[Stored items]

## config.mk

```make
export PLATFORM = sky130hd
export DESIGN_NAME = sorted_list_buffer_top_flat
export DESIGN_NICKNAME = d
export VERILOG_FILES = /design/src/rtl/slb_pkg.sv /design/src/rtl/slb_if.sv /design/src/rtl/slb_cell.sv /design/src/rtl/slb_chain.sv /design/src/rtl/sorted_list_buffer_top.sv /design/src/flat_wrapper.sv
export VERILOG_INCLUDE_DIRS = /design/src /design/src/rtl
export SDC_FILE = /design/constraint.sdc
export NUM_CORES = 1
export LEC_CHECK = 0
export ABC_AREA = 1
export BUFFER_PORTS_ARGS = -buffer_cell sky130_fd_sc_hd__buf_4
export CORE_MARGIN = 1
export CORE_UTILIZATION = 45
export CTS_BUF_LIST = sky130_fd_sc_hd__clkbuf_4
export DETAILED_ROUTE_END_ITERATION = 10
export REMOVE_ABC_BUFFERS = 1
export SKIP_CTS_REPAIR_TIMING = 1
export SLEW_MARGIN = 20
export SYNTH_ARGS = -nofsm -noshare
export SYNTH_HDL_FRONTEND = slang
export SYNTH_SLANG_ARGS = --single-unit
```

## constraint.sdc

```tcl
create_clock -name i_clk -period 3.55 [get_ports i_clk]
set_input_delay 0 -clock i_clk [delete_from_list [all_inputs] [get_ports i_clk]]
set_output_delay 0 -clock i_clk [all_outputs]
set_load 0.02 [all_outputs]
```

▶ **WORK REQUIRED**
Transcribe each entry exactly as it appears.

▶ **ANSWER FOR THE TASK**
## config.mk

```make
export PLATFORM = sky130hd
export DESIGN_NAME = sorted_list_buffer_top_flat
export DESIGN_NICKNAME = d
export VERILOG_FILES = /design/src/rtl/slb_pkg.sv /design/src/rtl/slb_if.sv /design/src/rtl/slb_cell.sv /design/src/rtl/slb_chain.sv /design/src/rtl/sorted_list_buffer_top.sv /design/src/flat_wrapper.sv
export VERILOG_INCLUDE_DIRS = /design/src /design/src/rtl
export SDC_FILE = /design/constraint.sdc
export NUM_CORES = 1
export LEC_CHECK = 0
export ABC_AREA = 1
export BUFFER_PORTS_ARGS = -buffer_cell sky130_fd_sc_hd__buf_4
export CORE_MARGIN = 1
export CORE_UTILIZATION = 45
export CTS_BUF_LIST = sky130_fd_sc_hd__clkbuf_4
export DETAILED_ROUTE_END_ITERATION = 10
export REMOVE_ABC_BUFFERS = 1
export SKIP_CTS_REPAIR_TIMING = 1
export SLEW_MARGIN = 20
export SYNTH_ARGS = -nofsm -noshare
export SYNTH_HDL_FRONTEND = slang
export SYNTH_SLANG_ARGS = --single-unit
```

## constraint.sdc

```tcl
create_clock -name i_clk -period 3.55 [get_ports i_clk]
set_input_delay 0 -clock i_clk [delete_from_list [all_inputs] [get_ports i_clk]]
set_output_delay 0 -clock i_clk [all_outputs]
set_load 0.02 [all_outputs]
```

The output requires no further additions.